Il processo deve evitare che il contatto del minore con il processo possa risultare nocivo per il sano sviluppo della sua personalità, nonché comprometterne l’immagine sociale, con conseguente pericolo di marginalità. Ciò comporta il vincolo per i giudici e gli operatori di preoccuparsi nelle loro decisioni di non interrompere i processi educativi in atto evitando il più possibile l’ingresso del minore nel circuito penale consentendogli per quanto possibile di usufruire di strumenti alternativi. Le disposizioni sul processo penale minorile tendono ad evitare l’eventuale danno sulla personalità del minore causato dalla prosecuzione del procedimento.

3.Il principio di destigmatizzazione

Tale principio è strettamente connesso con quello di minima offensività, in quanto riguarda l’identità individuale e sociale del minorenne, che si vuole proteggere il più possibile da processi di auto ed etero svalutazione. Ne sono espressione le seguenti disposizioni:

  • l’irrilevanza sociale del fatto;
  • l’estinzione del reato per l’esito positivo della prova;
  • il divieto di diffondere le immagini e le informazioni sull’identità del minore;
  • lo svolgimento del processo quando l’imputato è minorenne, fatta salva l’ipotesi prevista dall’art. 33 comma 2, D.P.R. n. 448 del 1988, senza la presenza del pubblico, in deroga al principio generale della pubblicità del processo penale (c.d. processo a porte chiuse);
  • l’obbligo di eseguire notificazioni in maniera riservata;
  • l’obbligo di adottare le opportune cautele nell’esecuzione di interventi restrittivi da parte della polizia giudiziaria.

4.Il principio di residualità della detenzione

Secondo tale principio l’ordinamento deve prevedere misure alternative alla carcerazione, da considerarsi come extrema ratio, a cui ricorrere solo nel caso in cui non sia possibile agire altrimenti. Sono state a tal fine previste misure tese a responsabilizzare il minore e a ridurre l’impatto costrittivo ed afflittivo, di modo che la detenzione (sia cautelare sia quale esecuzione della pena) sia limitata al caso in cui vi siano insopprimibili preoccupazioni di difesa sociale altrimenti non tutelabili.
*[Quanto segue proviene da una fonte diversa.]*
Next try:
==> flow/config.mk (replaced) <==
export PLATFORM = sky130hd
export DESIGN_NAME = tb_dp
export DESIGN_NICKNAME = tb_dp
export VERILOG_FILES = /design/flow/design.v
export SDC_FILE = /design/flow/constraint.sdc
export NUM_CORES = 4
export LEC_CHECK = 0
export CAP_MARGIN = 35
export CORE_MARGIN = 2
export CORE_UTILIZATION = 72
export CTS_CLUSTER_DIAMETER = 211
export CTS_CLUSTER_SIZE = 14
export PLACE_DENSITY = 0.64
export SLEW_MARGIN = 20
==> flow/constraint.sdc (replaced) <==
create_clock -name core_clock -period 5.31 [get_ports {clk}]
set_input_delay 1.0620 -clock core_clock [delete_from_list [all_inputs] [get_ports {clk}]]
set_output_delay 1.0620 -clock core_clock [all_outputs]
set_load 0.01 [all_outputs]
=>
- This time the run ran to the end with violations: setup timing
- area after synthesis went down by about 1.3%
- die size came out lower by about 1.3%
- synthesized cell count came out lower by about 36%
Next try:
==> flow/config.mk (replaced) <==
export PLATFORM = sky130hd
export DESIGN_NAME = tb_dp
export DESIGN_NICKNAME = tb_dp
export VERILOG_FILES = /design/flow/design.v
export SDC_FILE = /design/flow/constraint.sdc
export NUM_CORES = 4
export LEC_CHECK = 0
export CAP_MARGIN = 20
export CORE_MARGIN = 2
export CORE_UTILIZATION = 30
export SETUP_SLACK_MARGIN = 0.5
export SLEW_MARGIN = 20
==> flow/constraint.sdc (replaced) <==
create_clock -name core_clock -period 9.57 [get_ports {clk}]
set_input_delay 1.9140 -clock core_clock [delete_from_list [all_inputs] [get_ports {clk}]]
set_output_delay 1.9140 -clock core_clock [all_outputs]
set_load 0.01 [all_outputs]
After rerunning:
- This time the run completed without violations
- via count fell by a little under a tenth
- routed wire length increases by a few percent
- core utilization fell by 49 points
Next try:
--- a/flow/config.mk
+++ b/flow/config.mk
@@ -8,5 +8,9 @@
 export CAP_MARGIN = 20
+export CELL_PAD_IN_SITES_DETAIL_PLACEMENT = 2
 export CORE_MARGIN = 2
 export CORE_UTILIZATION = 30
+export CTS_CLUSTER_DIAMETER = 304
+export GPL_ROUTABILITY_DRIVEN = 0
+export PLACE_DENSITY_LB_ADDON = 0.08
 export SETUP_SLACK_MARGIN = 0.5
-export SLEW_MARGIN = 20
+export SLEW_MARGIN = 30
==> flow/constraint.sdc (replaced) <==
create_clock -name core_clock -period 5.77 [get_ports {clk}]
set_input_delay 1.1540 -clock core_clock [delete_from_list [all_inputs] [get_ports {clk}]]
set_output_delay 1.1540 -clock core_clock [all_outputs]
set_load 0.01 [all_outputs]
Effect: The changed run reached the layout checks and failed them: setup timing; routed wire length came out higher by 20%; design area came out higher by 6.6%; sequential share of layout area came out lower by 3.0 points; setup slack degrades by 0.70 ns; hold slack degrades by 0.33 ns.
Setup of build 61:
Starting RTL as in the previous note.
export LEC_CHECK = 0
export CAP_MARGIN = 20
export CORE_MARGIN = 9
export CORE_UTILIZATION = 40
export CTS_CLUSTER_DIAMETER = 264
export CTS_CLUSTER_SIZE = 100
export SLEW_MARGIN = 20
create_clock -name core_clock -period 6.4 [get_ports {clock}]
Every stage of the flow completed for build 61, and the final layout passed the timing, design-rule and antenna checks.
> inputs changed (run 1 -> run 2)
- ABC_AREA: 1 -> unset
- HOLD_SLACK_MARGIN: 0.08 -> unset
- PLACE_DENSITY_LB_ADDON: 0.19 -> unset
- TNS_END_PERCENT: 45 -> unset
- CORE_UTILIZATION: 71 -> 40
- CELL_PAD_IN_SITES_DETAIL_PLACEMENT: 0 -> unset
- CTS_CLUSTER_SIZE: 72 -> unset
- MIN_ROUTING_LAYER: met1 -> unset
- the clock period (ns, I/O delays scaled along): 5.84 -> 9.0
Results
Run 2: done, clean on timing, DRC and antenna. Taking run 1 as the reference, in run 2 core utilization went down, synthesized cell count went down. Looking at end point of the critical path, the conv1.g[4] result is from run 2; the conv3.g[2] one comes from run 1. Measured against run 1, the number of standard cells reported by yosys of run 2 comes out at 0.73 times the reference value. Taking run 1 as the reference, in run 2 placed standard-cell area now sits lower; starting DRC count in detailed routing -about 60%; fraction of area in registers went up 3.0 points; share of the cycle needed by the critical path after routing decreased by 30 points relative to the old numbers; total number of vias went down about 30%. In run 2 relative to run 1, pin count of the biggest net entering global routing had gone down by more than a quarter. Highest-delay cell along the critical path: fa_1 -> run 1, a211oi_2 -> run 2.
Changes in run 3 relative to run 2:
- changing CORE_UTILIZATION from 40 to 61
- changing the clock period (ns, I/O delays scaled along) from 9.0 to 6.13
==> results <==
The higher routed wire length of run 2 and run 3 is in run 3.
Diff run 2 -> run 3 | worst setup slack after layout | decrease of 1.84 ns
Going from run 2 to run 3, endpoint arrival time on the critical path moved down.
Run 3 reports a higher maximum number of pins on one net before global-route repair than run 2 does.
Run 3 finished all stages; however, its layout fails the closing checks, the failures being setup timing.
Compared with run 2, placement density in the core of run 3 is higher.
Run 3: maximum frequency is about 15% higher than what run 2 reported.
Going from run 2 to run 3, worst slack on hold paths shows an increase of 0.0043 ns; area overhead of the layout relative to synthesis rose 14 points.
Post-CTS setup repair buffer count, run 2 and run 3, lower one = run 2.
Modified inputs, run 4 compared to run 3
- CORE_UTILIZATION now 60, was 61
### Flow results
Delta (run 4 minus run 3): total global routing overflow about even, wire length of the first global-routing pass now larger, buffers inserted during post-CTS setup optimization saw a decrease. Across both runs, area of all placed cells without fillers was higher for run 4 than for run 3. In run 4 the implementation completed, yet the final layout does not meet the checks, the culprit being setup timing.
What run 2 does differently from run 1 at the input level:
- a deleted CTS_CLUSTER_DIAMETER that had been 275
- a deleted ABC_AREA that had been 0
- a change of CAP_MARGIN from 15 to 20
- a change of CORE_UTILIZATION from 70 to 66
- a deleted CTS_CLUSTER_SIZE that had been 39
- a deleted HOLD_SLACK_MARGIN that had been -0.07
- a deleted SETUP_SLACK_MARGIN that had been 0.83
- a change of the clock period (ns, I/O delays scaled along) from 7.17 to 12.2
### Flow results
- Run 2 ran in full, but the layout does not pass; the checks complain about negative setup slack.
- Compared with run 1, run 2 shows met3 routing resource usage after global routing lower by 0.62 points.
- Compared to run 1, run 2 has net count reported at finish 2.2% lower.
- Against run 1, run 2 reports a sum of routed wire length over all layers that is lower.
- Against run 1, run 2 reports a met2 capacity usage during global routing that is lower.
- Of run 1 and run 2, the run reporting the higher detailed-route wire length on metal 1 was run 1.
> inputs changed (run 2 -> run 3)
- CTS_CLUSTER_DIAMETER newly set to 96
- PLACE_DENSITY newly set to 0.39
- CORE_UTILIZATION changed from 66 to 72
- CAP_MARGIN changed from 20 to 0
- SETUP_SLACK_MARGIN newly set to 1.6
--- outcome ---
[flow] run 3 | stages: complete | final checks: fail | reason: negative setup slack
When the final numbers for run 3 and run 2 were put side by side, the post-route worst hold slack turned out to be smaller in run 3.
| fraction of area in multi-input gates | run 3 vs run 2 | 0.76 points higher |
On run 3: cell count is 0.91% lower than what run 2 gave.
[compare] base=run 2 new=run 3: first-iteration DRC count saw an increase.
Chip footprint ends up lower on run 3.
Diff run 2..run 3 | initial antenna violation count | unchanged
==> flow/design.v (excerpt) <==
module geofence ( clk,reset,X,Y,valid,is_inside);
input clk;
input reset;
input [9:0] X;
input [9:0] Y;
output reg valid;
output is_inside;
reg [2:0]state, next_state;
parameter IDLE = 3'd0,
	  READ = 3'd1,
      SORTING = 3'd2,
	  CAL = 3'd3,
	  OUT = 3'd4,
      BUFFF = 3'd5;
reg [2:0] sort_cnt;
reg [2:0] cnt;
reg [9:0] tmp_x[0:5];
reg [9:0] tmp_y[0:5];
reg [9:0] target_x;
reg [9:0] target_y;
reg [2:0] sort_idx;
reg signed [10:0] buf1;
reg signed [10:0] buf2;
reg signed [21:0] tmp;
reg done;
wire signed [21:0]mul;
assign mul = buf1 * buf2;
reg [5:0] result;
assign is_inside = &result | &(~result);
always@(posedge clk or posedge reset)begin
    if(reset)
        state <= IDLE;
    else 
        state <= next_state;
end
always@(*)begin
    if(reset)
        next_state = IDLE;
    else begin
        case(state)
            IDLE:
                next_state = READ;
            READ:begin
                if(done == 1) next_state = SORTING;
                else next_state = READ;  
            end
            SORTING:begin
                if(sort_idx == 0) next_state = CAL;
                else next_state = SORTING;
            end
            CAL:begin
                if(sort_idx == 6) next_state = OUT;
                else next_state = CAL;
            end 
            OUT:
                next_state = BUFFF;
            BUFFF:
                next_state = READ; 
            default:    next_state = IDLE;
        endcase
    end 
end
always@(posedge clk or posedge reset)begin
  ...
Size: about 24 I/O pins, about 21000 um^2 of cells after synthesis.
==> flow/config.mk <==
export PLATFORM = sky130hd
export DESIGN_NAME = geofence
export DESIGN_NICKNAME = geofence
export VERILOG_FILES = /design/flow/design.v
export SDC_FILE = /design/flow/constraint.sdc
export NUM_CORES = 4
export LEC_CHECK = 0
export ABC_AREA = 1
export CAP_MARGIN = 20
export CORE_MARGIN = 8
export CORE_UTILIZATION = 44
export CTS_CLUSTER_DIAMETER = 233
export HOLD_SLACK_MARGIN = 0.16
export PLACE_DENSITY_LB_ADDON = 0.07
export SLEW_MARGIN = 20
==> flow/constraint.sdc <==
create_clock -name core_clock -period 8.0 [get_ports {clk}]
set_input_delay 1.6000 -clock core_clock [delete_from_list [all_inputs] [get_ports {clk}]]
set_output_delay 1.6000 -clock core_clock [all_outputs]
set_load 0.01 [all_outputs]
run.sh (not shown) runs the stock make flow with config.mk's settings and CLKGATE_MAP_FILE=.
Rerun with:
- ABC_AREA: 1 -> default
- CORE_MARGIN: 8 -> 2
- CORE_UTILIZATION: 44 -> 32
- CTS_CLUSTER_DIAMETER: 233 -> default
- HOLD_SLACK_MARGIN: 0.16 -> default
- PLACE_DENSITY_LB_ADDON: 0.07 -> default
- clock period: 8.0 -> 7.4 ns (I/O delays scaled with it)
Maximum frequency decreases slightly.
Via count went down by a few percent.
Final area drops slightly.
Synthesized area goes down by a few percent.
Worst hold slack improves by 0.0060 ns.
Global-route usage is lower by 6.0 points.
Setup slack loses 0.70 ns.
Non-clock buffer count came out higher by 49.
Rerun with:
- ABC_AREA: default -> 1
- CORE_UTILIZATION: 32 -> 72
- CTS_CLUSTER_SIZE: default -> 77
- PLACE_DENSITY_LB_ADDON: default -> 0.04
- SETUP_SLACK_MARGIN: default -> -0.24
- clock period: 7.4 -> 4.31 ns (I/O delays scaled with it)
What happened:
- With this change the flow did not get past global routing (5_1_grt)
- die size decreases by 53%
- area after synthesis increases by about 3.7%
- synthesized cell count increases by 19%


## onyx
The RTL this note starts from:
==> flow/design.v <==
module geofence ( clk,reset,X,Y,valid,is_inside);
input clk;
input reset;
input [9:0] X;
input [9:0] Y;
output reg valid;
output is_inside;
reg [2:0]state, next_state;
parameter IDLE = 3'd0,
	  READ = 3'd1,
      SORTING = 3'd2,
	  CAL = 3'd3,
	  OUT = 3'd4,
      BUFFF = 3'd5;
reg [2:0] sort_cnt;
reg [2:0] cnt;
reg [9:0] tmp_x[0:5];
reg [9:0] tmp_y[0:5];
reg [9:0] target_x;
reg [9:0] target_y;
reg [2:0] sort_idx;
reg signed [10:0] buf1;
reg signed [10:0] buf2;
reg signed [21:0] tmp;
reg done;
wire signed [21:0]mul;
assign mul = buf1 * buf2;
reg [5:0] result;
assign is_inside = &result | &(~result);
always@(posedge clk or posedge reset)begin
    if(reset)
        state <= IDLE;
    else 
        state <= next_state;
end
always@(*)begin
    if(reset)
        next_state = IDLE;
    else begin
        case(state)
            IDLE:
                next_state = READ;
            READ:begin
                if(done == 1) next_state = SORTING;
                else next_state = READ;  
            end
            SORTING:begin
                if(sort_idx == 0) next_state = CAL;
                else next_state = SORTING;
            end
            CAL:begin
                if(sort_idx == 6) next_state = OUT;
                else next_state = CAL;
            end 
            OUT:
                next_state = BUFFF;
            BUFFF:
                next_state = READ; 
            default:    next_state = IDLE;
        endcase
    end 
end
always@(posedge clk or posedge reset)begin
    if(reset)begin
        cnt <= 0;
        done <= 0;
        sort_cnt <= 1;
        sort_idx <= 4;
        valid <= 0;
    end
    else begin
        if(next_state == READ) begin
            valid <= 0;
            case(cnt)
                0:begin
                    target_x <= X;
                    target_y <= Y;
                end
                1:begin
                    tmp_x[0] <= X;
                    tmp_y[0] <= Y;
                end
                2:begin
                    tmp_x[1] <= X;
                    tmp_y[1] <= Y;
                end
                3:begin
                    tmp_x[2] <= X;
                    tmp_y[2] <= Y;
                end
                4:begin
                    tmp_x[3] <= X;
                    tmp_y[3] <= Y;
                end
                5:begin
                    tmp_x[4] <= X;
                    tmp_y[4] <= Y;
                end
                6:begin
                    tmp_x[5] <= X;
                    tmp_y[5] <= Y;
                end
            endcase
            if(cnt < 6)
                cnt <= cnt + 1;
            else begin
                cnt <= 0;
                done <= 1;
            end
        end
        else if(next_state == SORTING)begin
            done <= 0;
            case(cnt)
                0:begin
                    buf1 <= tmp_x[sort_cnt] - tmp_x[0];         
                    cnt <= cnt + 1;
                end
                1:begin      
                    buf2 <= tmp_y[sort_cnt+1] - tmp_y[0];    
                    cnt <= cnt + 1;
                end
                2:begin
                    tmp <= mul;
                    buf2 <= tmp_y[sort_cnt] - tmp_y[0];    
                    cnt <= cnt + 1;
                end
                3:begin
                    buf1 <= tmp_x[sort_cnt+1] - tmp_x[0];
                    cnt <= cnt + 1;
                end
                4:begin
                    if(tmp > mul)begin
                        cnt <= 5;
                    end
                    else begin
                        if(sort_cnt == sort_idx) begin
                            sort_idx <= sort_idx - 1;
                            sort_cnt <= 1;
                        end
                        else 
                            sort_cnt <= sort_cnt + 1;
                        cnt <= 0;
                    end
                end
                5:begin
                    tmp_x[sort_cnt] <= tmp_x[sort_cnt+1];
                    tmp_x[sort_cnt+1] <= tmp_x[sort_cnt];
                    tmp_y[sort_cnt] <= tmp_y[sort_cnt+1];
                    tmp_y[sort_cnt+1] <= tmp_y[sort_cnt];
                    if(sort_cnt == sort_idx) begin
                        sort_idx <= sort_idx - 1;
                        sort_cnt <= 1;
                    end
                    else 
                        sort_cnt <= sort_cnt + 1;
                    cnt <= 0;
                end
            endcase
        end
        else if(next_state == CAL)begin
            case(cnt)
            0:begin
                buf1 <= tmp_x[sort_idx] - target_x;
            end
            1:begin
                if(sort_idx == 5)
                    buf2 <= tmp_y[0] - target_y;
                else
                    buf2 <= tmp_y[sort_idx+1] - target_y;
            end
            2:begin
                tmp <= mul;
                buf2 <= tmp_y[sort_idx] - target_y;
            end
            3:begin
                if(sort_idx == 5)
                    buf1 <= tmp_x[0] - target_x;
                else
                    buf1 <= tmp_x[sort_idx+1] - target_x;
             end
            4:begin
                result[sort_idx] <= (tmp > mul);
                sort_idx <= sort_idx + 1;
            end
            endcase
            if(cnt < 4)begin
                cnt <= cnt + 1;
            end
            else 
                cnt <= 0;
        end
        else if(next_state == OUT)begin
            sort_idx <= 4;
            sort_cnt <= 1;
            cnt <= 0;
            valid <= 1;
        end
    end
end
endmodule
Settings: LEC_CHECK=0, ABC_AREA=1, CAP_MARGIN=20, CORE_ASPECT_RATIO=0.65, CORE_MARGIN=8, CORE_UTILIZATION=44, CTS_CLUSTER_DIAMETER=233, GPL_ROUTABILITY_DRIVEN=0, HOLD_SLACK_MARGIN=0.18, PLACE_DENSITY_LB_ADDON=0.07, SLEW_MARGIN=20; clock period 8.0 ns.
The flow did not stop early for onyx: all stages ran, and the layout cleared the timing, design-rule and antenna checks.
Input-level comparison between quartz and onyx:
# onyx
export LEC_CHECK = 0
export ABC_AREA = 1
export CAP_MARGIN = 20
export CORE_ASPECT_RATIO = 0.65
export CORE_MARGIN = 8
export CORE_UTILIZATION = 44
export CTS_CLUSTER_DIAMETER = 233
export GPL_ROUTABILITY_DRIVEN = 0
export HOLD_SLACK_MARGIN = 0.18
export PLACE_DENSITY_LB_ADDON = 0.07
export SLEW_MARGIN = 20
create_clock -name core_clock -period 8.0 [get_ports {clk}]
# quartz
export LEC_CHECK = 0
export ABC_AREA = 1
export CAP_MARGIN = 40
export CELL_PAD_IN_SITES_GLOBAL_PLACEMENT = 3
export CORE_ASPECT_RATIO = 1.82
export CORE_MARGIN = 8
export CORE_UTILIZATION = 44
export CTS_CLUSTER_DIAMETER = 185
export GPL_ROUTABILITY_DRIVEN = 0
export PLACE_DENSITY_LB_ADDON = 0.07
export SLEW_MARGIN = 20
create_clock -name core_clock -period 6.4 [get_ports {clk}]
Results
Floorplan core area on quartz is behind onyx.
quartz vs. onyx: fraction of the core area occupied by cells at floorplan went down by 0.63 points.
Chip area from the yosys synthesis statistics: onyx vs quartz, no meaningful difference
Diff onyx..quartz | die area | negligible
Diff quartz and onyx: number of core rows higher in quartz
Reported for quartz and onyx, number of flops mapped to enable cells by yosys turned out identical to the last digit.
quartz did not finish: a tool error stopped it during 3_1_place_gp_skip_io.


== run A ==
Starts from the design.v that is shown in full above.
clock: 5.75 ns
lec_check: 0
abc_area: 1
cap_margin: 20
core_aspect_ratio: 1.58
core_margin: 2
core_utilization: 72
cts_cluster_diameter: 204
cts_cluster_size: 25
gpl_routability_driven: 1
max_routing_layer: met4
place_density_lb_addon: 0.01
setup_slack_margin: 1.66
slew_margin: 20
tns_end_percent: 30
Run A | ERROR | global routing (5_1_grt)
### run A -> run B
Settings: clearing MAX_ROUTING_LAYER, which used to be met4; clearing PLACE_DENSITY_LB_ADDON, which used to be 0.01; clearing SETUP_SLACK_MARGIN, which used to be 1.66; clearing CORE_ASPECT_RATIO, which used to be 1.58; clearing GPL_ROUTABILITY_DRIVEN, which used to be 1; swapping 72 for 64 in CORE_UTILIZATION; clearing CTS_CLUSTER_SIZE, which used to be 25; clearing ABC_AREA, which used to be 1; clearing TNS_END_PERCENT, which used to be 30; clearing CTS_CLUSTER_DIAMETER, which used to be 204; swapping 5.75 for 8.09 in the clock period (ns, I/O delays scaled along).
==> comparison <==
Run B: all stages complete, timing, DRC and antenna checks passed. Synthesized area down 3.6% in run B wrt run A. Between run B and run A, it is run B whose count of instances resized after the clock tree is built is lower, by 96. When run B is measured against run A, its global placement routability congestion turns out 9.3% lower.
Setup changes, run B to run C
Settings: setting CTS_CLUSTER_DIAMETER to 213 for the first time; changing CORE_UTILIZATION from 64 to 72; setting TNS_END_PERCENT to 10 for the first time; setting CTS_CLUSTER_SIZE to 10 for the first time; setting SETUP_SLACK_MARGIN to 0.31 for the first time; changing the clock period (ns, I/O delays scaled along) from 8.09 to 1.07.
==> comparison <==
- Run C is listed as incomplete: the tool reported an error in clock tree synthesis (4_1_cts) and the run ended there.
- Run B did not stop at any stage, and its layout met the timing, design-rule and antenna checks.
- Initial core utilization, run B and run C: lower on run B
- Die size, run B and run C, higher one = run B.
- Taking run B as the reference, in run C gate count after technology mapping barely changed; post-synthesis share of cell area spent on and-or and or-and gates has remained practically unchanged; mean instance size in the synthesized netlist neither gained nor lost much; number of placed instances with taps included went up 16%.
- Area of the core shrinks by more than 10% when moving from run B to run C.
- Run C vs. run B: number of core rows moved down; weighted congestion at the end of routability-driven global placement up 12%; worst-case setup slack after placement saw a decrease; floorplan die width decreased 10 um.
## Diff of input files: run D against run C
Settings: removing CTS_CLUSTER_DIAMETER (formerly 213); removing CTS_CLUSTER_SIZE (formerly 10); removing SETUP_SLACK_MARGIN (formerly 0.31); removing TNS_END_PERCENT (formerly 10); changing CORE_UTILIZATION from 72 to 40; changing the clock period (ns, I/O delays scaled along) from 1.07 to 7.4.
[summary]
Run D closes out successfully: all stages finished, all timing, DRC and antenna checks passed. Floorplan core density: run D lower than run C. Die footprint in run D is about 80% higher than in run C. Re cell count after placement: run D and run C aren't equal, and the lower value belongs to run D. Reported for run D and run C, area after synthesis turned out identical to the last digit. As far as synthesized cell count goes, run D and run C are indistinguishable; the numbers are identical.
The inputs of run E differ from those of run D as listed below.
Settings: CORE_UTILIZATION changed from 40 to 70; ABC_AREA newly set to 1; SETUP_SLACK_MARGIN newly set to 1.76; HOLD_SLACK_MARGIN newly set to 0.3; the clock period (ns, I/O delays scaled along) changed from 7.4 to 6.01.
--- outcome ---
- Although run E finished all stages, its layout failed final checks on setup timing.
- [compare] base=run D new=run E: critical path data arrival time lost 0.11 ns, standard-cell row count went down.
- Cell count: run E higher than run D
- The via count of the first global-routing pass in run D is 0.833 times that in run E.
- Note that the total core area recorded for run E amounts to 0.59 times the value seen in run D.
- Run E vs run D — global-route wire length before repair rose about 13%.


// geofence: RTL as listed in full above, without the edits since
Settings: LEC_CHECK=0, ABC_AREA=1, CAP_MARGIN=0, CORE_ASPECT_RATIO=0.7, CORE_MARGIN=2, CORE_UTILIZATION=72, CTS_CLUSTER_SIZE=10, PLACE_DENSITY=0.38, SETUP_SLACK_MARGIN=2.31, SLEW_MARGIN=20, TNS_END_PERCENT=5; clock period 7.74 ns.
The baseline finished with timing, DRC and antenna clean.
Rerun with:
--- a/flow/config.mk
+++ b/flow/config.mk
@@ -8,3 +8 @@
-export ABC_AREA = 1
-export CAP_MARGIN = 0
-export CORE_ASPECT_RATIO = 0.7
+export CAP_MARGIN = 20
@@ -13,3 +11,3 @@
-export CTS_CLUSTER_SIZE = 10
-export PLACE_DENSITY = 0.38
-export SETUP_SLACK_MARGIN = 2.31
+export CTS_CLUSTER_SIZE = 21
+export HOLD_SLACK_MARGIN = -0.08
+export SETUP_SLACK_MARGIN = 0.82
@@ -17 +14,0 @@
-export TNS_END_PERCENT = 5
==> flow/constraint.sdc (replaced) <==
create_clock -name core_clock -period 6.86 [get_ports {clk}]
set_input_delay 1.3720 -clock core_clock [delete_from_list [all_inputs] [get_ports {clk}]]
set_output_delay 1.3720 -clock core_clock [all_outputs]
set_load 0.01 [all_outputs]
Effect: This time the run finished but failed the layout checks on negative setup slack; register-to-register slack degrades by 1.1 ns; global-route usage shrinks by 5.1 points; synthesized area shrinks by 3.6%; synthesized cell count shrinks by 16%; routed wire length shrinks by 15%; worst setup slack degrades by 1.1 ns; count of clock-buffer cells in the layout shrinks by 8; die area shrinks by 3.5%; utilization shrinks by 1.2 points; clock skew grows by 0.020 ns.


run 1:
RTL: the design.v shown in full above, as it stands there.
==> flow/config.mk <==
export PLATFORM = sky130hd
export DESIGN_NAME = geofence
export DESIGN_NICKNAME = geofence
export VERILOG_FILES = /design/flow/design.v
export SDC_FILE = /design/flow/constraint.sdc
export NUM_CORES = 4
export LEC_CHECK = 0
export CAP_MARGIN = 20
export CORE_MARGIN = 2
export CORE_UTILIZATION = 68
export CTS_CLUSTER_SIZE = 31
export SLEW_MARGIN = 20
==> flow/constraint.sdc <==
create_clock -name core_clock -period 5.96 [get_ports {clk}]
set_input_delay 1.1920 -clock core_clock [delete_from_list [all_inputs] [get_ports {clk}]]
set_output_delay 1.1920 -clock core_clock [all_outputs]
set_load 0.01 [all_outputs]
Ran to the end and failed final checks on setup timing: run 1.
What run 2 does differently from run 1 at the input level:
# run 1
export LEC_CHECK = 0
export CAP_MARGIN = 20
export CORE_MARGIN = 2
export CORE_UTILIZATION = 68
export CTS_CLUSTER_SIZE = 31
export SLEW_MARGIN = 20
create_clock -name core_clock -period 5.96 [get_ports {clk}]
# run 2
export LEC_CHECK = 0
export CAP_MARGIN = 20
export CORE_MARGIN = 2
export CORE_UTILIZATION = 72
export CTS_CLUSTER_SIZE = 31
export PLACE_DENSITY_LB_ADDON = 0.01
export SETUP_SLACK_MARGIN = 1.68
export SLEW_MARGIN = 20
create_clock -name core_clock -period 5.96 [get_ports {clk}]
## What came out
Status run 2: flow complete, layout not clean - capacitance limit, slew limit, setup timing. In run 2, chip footprint is lower than in run 1. The lower DRC marker count from the first detailed-route iteration came out of run 1. Summary — final max-slew violation count, run 2 relative to run 1: higher, by 12. | count of max-cap constraint violations | higher: run 2 |. The count of clock-buffer cells in the layout in run 2 is 1.2 times that in run 1. Final RePlAce weighted congestion down about 2% in run 2 wrt run 1.
The following lists how run 3 was set up differently from run 2:
# run 2
export LEC_CHECK = 0
export CAP_MARGIN = 20
export CORE_MARGIN = 2
export CORE_UTILIZATION = 72
export CTS_CLUSTER_SIZE = 31
export PLACE_DENSITY_LB_ADDON = 0.01
export SETUP_SLACK_MARGIN = 1.68
export SLEW_MARGIN = 20
create_clock -name core_clock -period 5.96 [get_ports {clk}]
# run 3
export LEC_CHECK = 0
export CAP_MARGIN = 20
export CORE_MARGIN = 2
export CORE_UTILIZATION = 72
export CTS_CLUSTER_SIZE = 31
export HOLD_SLACK_MARGIN = -0.09
export SETUP_SLACK_MARGIN = -0.57
export SLEW_MARGIN = 20
create_clock -name core_clock -period 5.96 [get_ports {clk}]
==> comparison <==
Re non-clock buffer count: run 3 is about 30% down on run 2. [compare] base=run 2 new=run 3: setup slack now sits higher. Complete run, failing final checks: run 3, reason setup timing. Number of iterations in the first detailed-routing pass down 8 in run 3 wrt run 2.
Changes in run 4 relative to run 3:
# run 3
export LEC_CHECK = 0
export CAP_MARGIN = 20
export CORE_MARGIN = 2
export CORE_UTILIZATION = 72
export CTS_CLUSTER_SIZE = 31
export HOLD_SLACK_MARGIN = -0.09
export SETUP_SLACK_MARGIN = -0.57
export SLEW_MARGIN = 20
create_clock -name core_clock -period 5.96 [get_ports {clk}]
# run 4
export LEC_CHECK = 0
export CAP_MARGIN = 20
export CORE_MARGIN = 2
export CORE_UTILIZATION = 72
export CTS_CLUSTER_DIAMETER = 213
export SETUP_SLACK_MARGIN = 0.31
export SLEW_MARGIN = 20
create_clock -name core_clock -period 1.07 [get_ports {clk}]
--- outcome ---
Re number of placement rows: no difference whatsoever between run 4 and run 3. Stage in which a tool error killed run 4: clock tree synthesis. [compare] base=run 3 new=run 4: worst setup slack before clock tree synthesis lost 5.18 ns; count of mapped cells out of synthesis neither gained nor lost much; total die size neither gained nor lost much; fraction of the mapped netlist area in compound gates neither gained nor lost much; area after synthesis neither gained nor lost much. Total instance count after detailed placement came out higher on run 4 than on run 3. Compare run 3 and run 4 | placer congestion estimate lower: run 3. Run 4 vs. run 3: placed instance area went up by about 20%. Port buffer count came out exactly the same in run 3 and run 4.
Tale principio sancisce il primato del fine educativo del minore rispetto alla stessa prosecuzione del processo penale che viene pertanto, in un certo senso, ad “autolimitarsi”. Sulla base delle informazioni raccolte relativamente alla personalità, alla famiglia ed all’ambiente di vita del minore, oltre che sul reato, il processo, in presenza degli altri presupposti di legge, vale a dire la tenuità del fatto e l’occasionalità del comportamento, può chiudersi con la dichiarazione di “irrilevanza del fatto”. Può inoltre essere sospeso il procedimento, nella stessa ottica, per un percorso c.d. messa alla prova, durante il quale viene attuato un programma finalizzato ad approfondire le conoscenze sulla personalità del minore, finalizzato a valutare le sue capacità di cambiamento e di recupero. In tale contesto risulta fondamentale il ruolo svolto dai Servizi Sociali dipendenti dal Ministero della Giustizia che predispongono il progetto, su incarico dell’Autorità giudiziaria, di concerto con quelli degli Enti Locali, vigilando poi sulla sua corretta attuazione.

Il D.P.R. 22 settembre 1988 n. 448 ha come scopo non solo quello di reagire sanzionando comunque il reato commesso dal minore, ma anche quello di preservare il percorso di crescita dello stesso nell’ambito del processo. Tutto il sistema si ispira alla cosiddetta: finalizzazione educativa e nello specifico deve fornire al minore la capacità di autodeterminarsi nell’ambito dei principi socialmente condivisi.